Web2BigTable:一种面向互联网规模信息搜索与提取的双层多智能体大语言模型系统
Web2BigTable: A Bi-Level Multi-Agent LLM System for Internet-Scale Information Search and Extraction
April 29, 2026
作者: Yuxuan Huang, Yihang Chen, Zhiyuan He, Yuxiang Chen, Ka Yiu Lee, Huichi Zhou, Weilin Luo, Meng Fang, Jun Wang
cs.AI
摘要
当前,智能网络搜索日益面临两大差异化需求:针对单一目标的深度推理,以及跨多实体与异构源的结构化聚合。现有系统在这两方面均存在不足。广度导向型任务要求输出结果具备模式对齐的广泛覆盖性和跨实体一致性,而深度导向型任务则需要对长链条、多分支的搜索轨迹进行连贯推理。我们提出Web2BigTable——一个支持双模式运行的网络到表格搜索多智能体框架。该框架采用双层架构:上层编排器将任务分解为子问题,下层工作智能体并行求解。通过“执行-验证-反思”的闭环流程,框架借助持久化、人类可读的外部记忆,持续优化任务分解与执行策略,并实现单智能体的自我演进。执行过程中,工作智能体通过共享工作区进行协调,使部分发现结果可视化,从而减少重复探索、调和矛盾证据,并动态适应覆盖缺口。Web2BigTable在WideSearch基准上取得突破性表现:Avg@4成功率达38.50(是第二名5.10的7.5倍),行级F1值63.53(较第二名提升25.03),项级F1值80.12(较第二名提升14.42)。在XBench-DeepSearch的深度导向型搜索任务中也展现出色泛化能力,准确率达73.0%。代码已开源:https://github.com/web2bigtable/web2bigtable。
English
Agentic web search increasingly faces two distinct demands: deep reasoning over a single target, and structured aggregation across many entities and heterogeneous sources. Current systems struggle on both fronts. Breadth-oriented tasks demand schema-aligned outputs with wide coverage and cross-entity consistency, while depth-oriented tasks require coherent reasoning over long, branching search trajectories. We introduce Web2BigTable, a multi-agent framework for web-to-table search that supports both regimes. Web2BigTable adopts a bi-level architecture in which an upper-level orchestrator decomposes the task into sub-problems and lower-level worker agents solve them in parallel. Through a closed-loop run--verify--reflect process, the framework jointly improves decomposition and execution over time via persistent, human-readable external memory, with self-evolving updates to each single-agent.

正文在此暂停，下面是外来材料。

`src/rtl/mybusmatrix5x7_rrarb_s3.sv`:
```
// Round-robin, burst-aware output arbiter for slave port S3 of the 5x7 bus
// matrix. Shares S3 between input ports 2, 3 and 4. Arbitration is frozen
// inside defined-length bursts and locked sequences. Undefined-length INCR
// bursts are capped at INCR_MAX accepted beats.
//
// State | meaning
// ------+---------------------------------------------------------------
// owner | addr_in_port: last granted port (3'b000 only after reset)
// idle  | no_port=1: S3 not driven by any port, owner value retained
// hold  | burst_hold=1: beats remain in burst, or locked; owner frozen
// cnt   | remaining beats after the current one (0 = may re-arbitrate)

module mybusmatrix5x7_rrarb_s3 #(
    parameter int unsigned INCR_MAX = 8
) (
    input  logic       HCLK,
    input  logic       HRESETn,
    input  logic       req_port2,
    input  logic       req_port3,
    input  logic       req_port4,
    input  logic       HREADYM,
    input  logic       HSELM,
    input  logic [1:0] HTRANSM,
    input  logic [2:0] HBURSTM,
    input  logic       HMASTLOCKM,
    output logic [2:0] addr_in_port,
    output logic       no_port,
    output logic       burst_hold
);

    localparam logic [1:0] TRANS_IDLE   = 2'b00;
    localparam logic [1:0] TRANS_NONSEQ = 2'b10;
    localparam logic [1:0] TRANS_SEQ    = 2'b11;

    localparam logic [2:0] PORT2 = 3'b010;
    localparam logic [2:0] PORT3 = 3'b011;
    localparam logic [2:0] PORT4 = 3'b100;

    localparam logic [4:0] INCR_LOAD = 5'(INCR_MAX - 1);

    logic [4:0] cnt;
    logic [4:0] cnt_nxt;
    logic       incr_mode;
    logic       incr_nxt;
    logic       hold;
    logic       any_req;
    logic [2:0] grant;

    // incr_mode is kept as burst-type status for observation; no arbitration
    // decision currently depends on it because the cap is folded into cnt.
    logic unused_incr_mode;
    assign unused_incr_mode = incr_mode;

    // Next beat count and burst mode from the transfer presented this cycle
    always_comb begin
        cnt_nxt  = cnt;
        incr_nxt = incr_mode;
        if (!HSELM || HTRANSM == TRANS_IDLE) begin
            cnt_nxt = 5'd0;
        end else if (HTRANSM == TRANS_NONSEQ) begin
            case (HBURSTM)
                3'b000: begin
                    cnt_nxt  = 5'd0;
                    incr_nxt = 1'b0;
                end
                3'b001: begin
                    cnt_nxt  = INCR_LOAD;
                    incr_nxt = 1'b1;
                end
                3'b010, 3'b011: begin
                    cnt_nxt  = 5'd3;
                    incr_nxt = 1'b0;
                end
                3'b100, 3'b101: begin
                    cnt_nxt  = 5'd7;
                    incr_nxt = 1'b0;
                end
                default: begin
                    cnt_nxt  = 5'd15;
                    incr_nxt = 1'b0;
                end
            endcase
        end else if (HTRANSM == TRANS_SEQ) begin
            cnt_nxt = (cnt != 5'd0) ? cnt - 5'd1 : 5'd0;
        end
    end

    // Freeze arbitration while locked or while beats of a burst remain
    always_comb begin
        hold = HMASTLOCKM
             | (HSELM && (HTRANSM != TRANS_IDLE) && (cnt_nxt != 5'd0));
    end

    // Round-robin pick: search starts at the port after the current owner
    always_comb begin
        any_req = req_port2 | req_port3 | req_port4;
        grant   = addr_in_port;
        case (addr_in_port)
            PORT2: begin
                if (req_port3)      grant = PORT3;
                else if (req_port4) grant = PORT4;
                else if (req_port2) grant = PORT2;
            end
            PORT3: begin
                if (req_port4)      grant = PORT4;
                else if (req_port2) grant = PORT2;
                else if (req_port3) grant = PORT3;
            end
            default: begin
                // Owner is port 4, or nothing granted since reset.
                if (req_port2)      grant = PORT2;
                else if (req_port3) grant = PORT3;
                else if (req_port4) grant = PORT4;
            end
        endcase
    end

    // Registered owner, select and counter; everything advances on HREADYM only
    always_ff @(posedge HCLK or negedge HRESETn) begin
        if (!HRESETn) begin
            addr_in_port <= 3'b000;
            no_port      <= 1'b1;
            burst_hold   <= 1'b0;
            cnt          <= 5'd0;
            incr_mode    <= 1'b0;
        end else if (HREADYM) begin
            cnt       <= cnt_nxt;
            incr_mode <= incr_nxt;
            if (hold) begin
                no_port    <= 1'b0;
                burst_hold <= 1'b1;
            end else begin
                burst_hold <= 1'b0;
                if (any_req) begin
                    addr_in_port <= grant;
                    no_port      <= 1'b0;
                end else begin
                    no_port <= ~HSELM;
                end
            end
        end
    end

endmodule

```
`config.mk`:
```
export PLATFORM = sky130hd
export DESIGN_NAME = mybusmatrix5x7_rrarb_s3
export DESIGN_NICKNAME = d
export VERILOG_FILES = /design/src/rtl/mybusmatrix5x7_rrarb_s3.sv
export SDC_FILE = /design/constraint.sdc
export NUM_CORES = 1
export LEC_CHECK = 0
export BUFFER_PORTS_ARGS = -buffer_cell sky130_fd_sc_hd__buf_4
export CAP_MARGIN = 20
export CORE_UTILIZATION = 45
export DETAILED_ROUTE_END_ITERATION = 10
export PLACE_DENSITY = 0.72
export SKIP_CTS_REPAIR_TIMING = 1
export SLEW_MARGIN = 25
export SYNTH_ARGS = -nofsm -noshare
export SYNTH_HDL_FRONTEND = slang
export SYNTH_SLANG_ARGS = --single-unit
```
`constraint.sdc`:
```
create_clock -name HCLK -period 2 [get_ports HCLK]
set_clock_uncertainty 0.05 [all_clocks]
set_input_delay 0.1 -clock HCLK [delete_from_list [all_inputs] [get_ports HCLK]]
set_output_delay 0.1 -clock HCLK [all_outputs]
set_load 0.005 [all_outputs]
```
Yosys cells after proc, flatten, opt, wreduce, memory -nomap -nowiden:

Index checks and enable logic that the tools add are counted.

* multiplexer cells: 18
* $add $sub $neg: 1
* equal/unequal tests: 9
* bitwise operators: 5
* reductions and logical operators: 13

Operators by type and width (count)
* 2-to-1 mux 3 bit: 9
* 2-to-1 mux 5 bit: 4
* == test 3 x 2 -> 1 bit (second input constant): 4
* one-hot mux 4 bit (3 select lines): 1
* nonzero test 5 bit: 2
* == test 3 bit (second input constant): 2
* one-hot mux 3 bit (2 select lines): 1
* subtractor 5 x 1 -> 5 bit (second input constant): 1
* == test 2 bit (second input constant): 2
* AND reduction 4 bit: 1
* == test 3 x 1 -> 1 bit (second input constant): 1
* zero test 3 bit: 1
* 2-to-1 mux 1 bit: 3
* bitwise OR 1 bit: 3
* nonzero test 3 bit: 1
* OR reduction 3 bit: 1
* logical AND 1 bit: 2
* zero test 2 bit: 1
* inverter 1 bit: 2
* nonzero test 2 bit: 1
* OR reduction 2 bit: 1
* zero test 1 bit: 1
* logical OR 1 bit: 1

* output and inout bits: 5
* word-level logic and storage cells: 50
* bits in registers: 10
* input bits: 13

Logic depth before layout (Yosys ltp):

* depth in word-level cells: 10
* gate-level depth with buffers: 9
* mapped depth without buffers: 9

Worst setup path before layout:

OpenSTA, ideal clock, no wires.

* kind: reg2reg
* from: register cnt[0]
* to: register addr_in_port[1]
* period minus slack after synthesis: 2.066 ns
* data arrival time: 1.888 ns
* setup slack: -0.066 ns
* required time: 1.822 ns
* buffers on the path: 0
* cell stages (with the launch flop): 10
* setup time: 0.128 ns
* path through: dfrtp_1 -> inv_1 -> ha_1 -> nand4bb_1 -> nor3_1 -> a31oi_1 -> nor4_2 -> a31oi_2 -> nor2_2 -> mux2_1

* word-level cells in the longest chain between the ends: 10
* elaborated cells between the ends (all ways): 11
* classes of those cells: add/sub: 1; mux: 4; bitwise: 2; reduce/logical: 4

RTL lines
* start: declaration: RTL line 41 `logic [4:0] cnt;`
* start signal: assignment: RTL line 127 `cnt <= cnt_nxt;`
* subtractor 5 x 1 -> 5 bit / nonzero test 5 bit (equally long branches): RTL line 84 `cnt_nxt = (cnt != 5'd0) ? cnt - 5'd1 : 5'd0;`
* 2-to-1 mux 5 bit: RTL line 84
* 2-to-1 mux 5 bit *: RTL line 83 `end else if (HTRANSM == TRANS_SEQ) begin`
* 2-to-1 mux 5 bit *: RTL line 60 `end else if (HTRANSM == TRANS_NONSEQ) begin`
* 2-to-1 mux 5 bit *: RTL line 58 `if (!HSELM || HTRANSM == TRANS_IDLE) begin`
* nonzero test 5 bit *: RTL line 91 `| (HSELM && (HTRANSM != TRANS_IDLE) && (cnt_nxt != 5'd0));`
* logical AND 1 bit *: RTL line 91
* bitwise OR 1 bit *: RTL line 91
* inverter 1 bit (no source line) *
* AND reduction 4 bit (no source line) *
* end signal: assignment: RTL line 135 `addr_in_port <= grant;`
* end: declaration: RTL line 26 `output logic [2:0] addr_in_port,`

Every way passes the cells marked *; elsewhere a longest branch is shown, timed or not.
A chain may end at the register's enable or synchronous reset.

Worst setup path in the final report:

* from: register cnt[1]
* to: register addr_in_port[1]

Same word-level chain as after synthesis.

==> impl_results.html <==
<table>
<tr><th>Metric</th><th>Value</th></tr>
<tr><th colspan="2">Global routing</th></tr>
<tr><td>Vias in the first global route</td><td>approximately 570</td></tr>
<tr><td>Sum of overflow across all layers after global routing</td><td>0</td></tr>
<tr><td>Global Route met2 Usage</td><td>35.9%</td></tr>
<tr><td>Global routing usage on met3</td><td>around 8.7%</td></tr>
<tr><td>Most crowded layer after global routing</td><td>met2</td></tr>
<tr><td>Global routing met1 resource utilization</td><td>approximately 29%</td></tr>
<tr><td>Total global routing track utilization</td><td>a little under a quarter</td></tr>
<tr><td>Initial antenna violation count</td><td>0</td></tr>
<tr><td>First-pass GRT wire length</td><td>roughly 2500 µm</td></tr>
<tr><td>Maximum number of pins on one net before global-route repair</td><td>16</td></tr>
<tr><th colspan="2">Hold path</th></tr>
<tr><td>Worst hold-check path type</td><td>input port to register</td></tr>
<tr><td>Worst hold path startpoint</td><td>HREADYM</td></tr>
<tr><th colspan="2">Synthesis</th></tr>
<tr><td>Complex-gate fraction of the synthesized area</td><td>between 30% and 40%</td></tr>
<tr><td>Synthesized flop and latch total</td><td>10</td></tr>
<tr><td>Combinational family with the most area after synthesis</td><td>compound AO/OA/AOI/OAI gates</td></tr>
<tr><td>Primary FF master, synth</td><td>sky130_fd_sc_hd__dfrtp_1</td></tr>
<tr><td>Synthesized netlist net count</td><td>between 90 and 100</td></tr>
<tr><td>Cell count after synthesis</td><td>slightly below 80</td></tr>
<tr><td>Mux share of post-synthesis cell area</td><td>about 3.1%</td></tr>
<tr><td>Post-Synthesis Mean Instance Area</td><td>roughly 8.7 µm²</td></tr>
<tr><td>Number of distinct library cells after synthesis</td><td>37</td></tr>
<tr><td>Synth Area in Adders</td><td>roughly 1.8%</td></tr>
<tr><td>Number of synthesized flops with an enable pin</td><td>0</td></tr>
<tr><td>Fraction of the mapped netlist area in simple logic gates</td><td>between 20% and 30%</td></tr>
<tr><td>Cell Area, Synth</td><td>~690 µm²</td></tr>
<tr><td>Proportion of synthesized chip area in sequential cells</td><td>between 30% and 40%</td></tr>
<tr><td>Synth Warn #</td><td>0</td></tr>
<tr><td>Fraction of registers with async set/reset</td><td>100%</td></tr>
<tr><td>Synth Area in XOR/XNOR</td><td>0%</td></tr>
<tr><th colspan="2">Floorplan</th></tr>
<tr><td>Number of top-level pins</td><td>18</td></tr>
<tr><td>Initial Utilization</td><td>around half</td></tr>
<tr><td>Total Die Area</td><td>roughly 1700 µm²</td></tr>
<tr><td>Core Area</td><td>between 1000 and 1500 µm²</td></tr>
<tr><td>DIE WIDTH</td><td>about 40 µm</td></tr>
<tr><td>Cell Rows</td><td>13</td></tr>
<tr><td>Vertical die dimension</td><td>41.1 µm</td></tr>
<tr><th colspan="2">Detailed routing</th></tr>
<tr><td>DRC violation count after routing</td><td>0</td></tr>
<tr><td>Detailed-route vias per instance</td><td>about 5.8</td></tr>
<tr><td>DR WL/cell</td><td>about 15 µm</td></tr>
<tr><td>Violation count after the first detailed-route iteration</td><td>42</td></tr>
<tr><td>Number of search-and-repair iterations in the first detailed-routing pass</td><td>4</td></tr>
<tr><td>Post-route ant nets</td><td>0</td></tr>
<tr><td>Vias after detailed routing</td><td>697</td></tr>
<tr><td>Routed wire length</td><td>approximately 1700 µm</td></tr>
<tr><th colspan="2">Critical path</th></tr>
<tr><td>Critical path startpoint</td><td>cnt[1]</td></tr>
<tr><td>Origin of the critical flop-to-flop path</td><td>cnt[1]</td></tr>
<tr><td>Launching element type of the critical path</td><td>register</td></tr>
<tr><td>Worst-path maximum fanout</td><td>5</td></tr>
<tr><td>Arrival @ worst endpoint</td><td>roughly 2300 ps</td></tr>
<tr><td>Type of the worst setup path</td><td>register to register</td></tr>
<tr><td>CP required</td><td>roughly 2100 ps</td></tr>
<tr><td>Flop-to-flop setup slack</td><td>-160 ps</td></tr>
<tr><td>Endpoint kind of the worst setup timing path</td><td>register</td></tr>
<tr><th colspan="2">Clock tree</th></tr>
<tr><td>Later-pin clock latency in the skew report</td><td>280 ps</td></tr>
<tr><td>Number of clock sinks seen by CTS</td><td>10</td></tr>
<tr><td>Deepest level of the CTS H-tree</td><td>1</td></tr>
<tr><td>Clock tree from TritonCTS</td><td>built</td></tr>
<tr><td>Total clock buffers created by CTS</td><td>3</td></tr>
<tr><td>Maximum root-to-sink buffer count</td><td>2</td></tr>
<tr><td>Root buf cell</td><td>sky130_fd_sc_hd__clkbuf_4</td></tr>
<tr><td>Clock-pin slew reported for the worst setup and hold paths after clock tree synthesis</td><td>approximately 80 ps</td></tr>
<tr><th colspan="2">Layout</th></tr>
<tr><td>Share of post-route cells with drive strength above 1</td><td>about two fifths</td></tr>
<tr><td>Area taken by flip-flops and latches</td><td>around 250 µm²</td></tr>
<tr><td>Total of fill cells in the finished design</td><td>approximately 110</td></tr>
<tr><td>Layout Area Growth over Synthesis</td><td>36.5%</td></tr>
<tr><td>Area used by multi-input combinational logic</td><td>around 400 µm²</td></tr>
<tr><td>Number of nets in the finished design</td><td>between 100 and 150</td></tr>
<tr><td>ANT cells</td><td>0</td></tr>
<tr><td>Count of non-filler cells in the finished layout</td><td>120</td></tr>
<tr><td>Cell area after layout</td><td>roughly 940 µm²</td></tr>
<tr><th colspan="2">Place</th></tr>
<tr><td>Worst-case setup slack after placement</td><td>-109 ps</td></tr>
<tr><td>Count of port buffers added during placement</td><td>17</td></tr>
<tr><td>Placed instance area</td><td>approximately 860 µm²</td></tr>
<tr><td>Post-placement cell count</td><td>between 100 and 150</td></tr>
<tr><td>Gpl congestion</td><td>approximately 0.84</td></tr>
<tr><th colspan="2">Power</th></tr>
<tr><td>Power density over the cells</td><td>783 nW/µm²</td></tr>
<tr><td>Max rail drop VDD</td><td>between 0.5 and 0.6 mV</td></tr>
<tr><td>Leakage power summed over all cells</td><td>0.426 nW</td></tr>
<tr><th colspan="2">Timing</th></tr>
<tr><td>Hold violation total from the final report</td><td>0</td></tr>
<tr><td>Final critical-path share of the clock period</td><td>108%</td></tr>
<tr><td>Final Slew Violations</td><td>0</td></tr>
<tr><td>Setup repair after global routing missed its margin</td><td>yes</td></tr>
<tr><td>Transition time at the pin with the least slew margin</td><td>357 ps</td></tr>
<tr><td>Worst hold slack</td><td>approximately 30 ps</td></tr>
<tr><td>Final worst path period need</td><td>approximately 2200 ps</td></tr>
<tr><td>Total setup violations reported at the end of the flow</td><td>3</td></tr>
<tr><td>Final WS setup</td><td>-158 ps</td></tr>
<tr><td>Setup total negative slack</td><td>-422 ps</td></tr>
<tr><td>Peak Freq</td><td>0.463 GHz</td></tr>
<tr><td>Worst rel slew slack</td><td>76.0%</td></tr>
<tr><th colspan="2">Run status</th></tr>
<tr><td>Status</td><td>finished with violations</td></tr>
<tr><td>Violated checks</td><td>setup timing</td></tr>
<tr><th colspan="2">Job</th></tr>
<tr><td>Number of violations of the max-capacitance limit</td><td>0</td></tr>
</table>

During execution, workers coordinate through a shared workspace that makes partial findings visible, allowing them to reduce redundant exploration, reconcile conflicting evidence, and adapt to emerging coverage gaps. Web2BigTable sets a new state of the art on WideSearch, reaching an Avg@4 Success Rate of 38.50 (7.5times the second best at 5.10), Row F1 of 63.53 (+25.03 over the second best), and Item F1 of 80.12 (+14.42 over the second best). It also generalises to depth-oriented search on XBench-DeepSearch, achieving 73.0 accuracy. Code is available at https://github.com/web2bigtable/web2bigtable.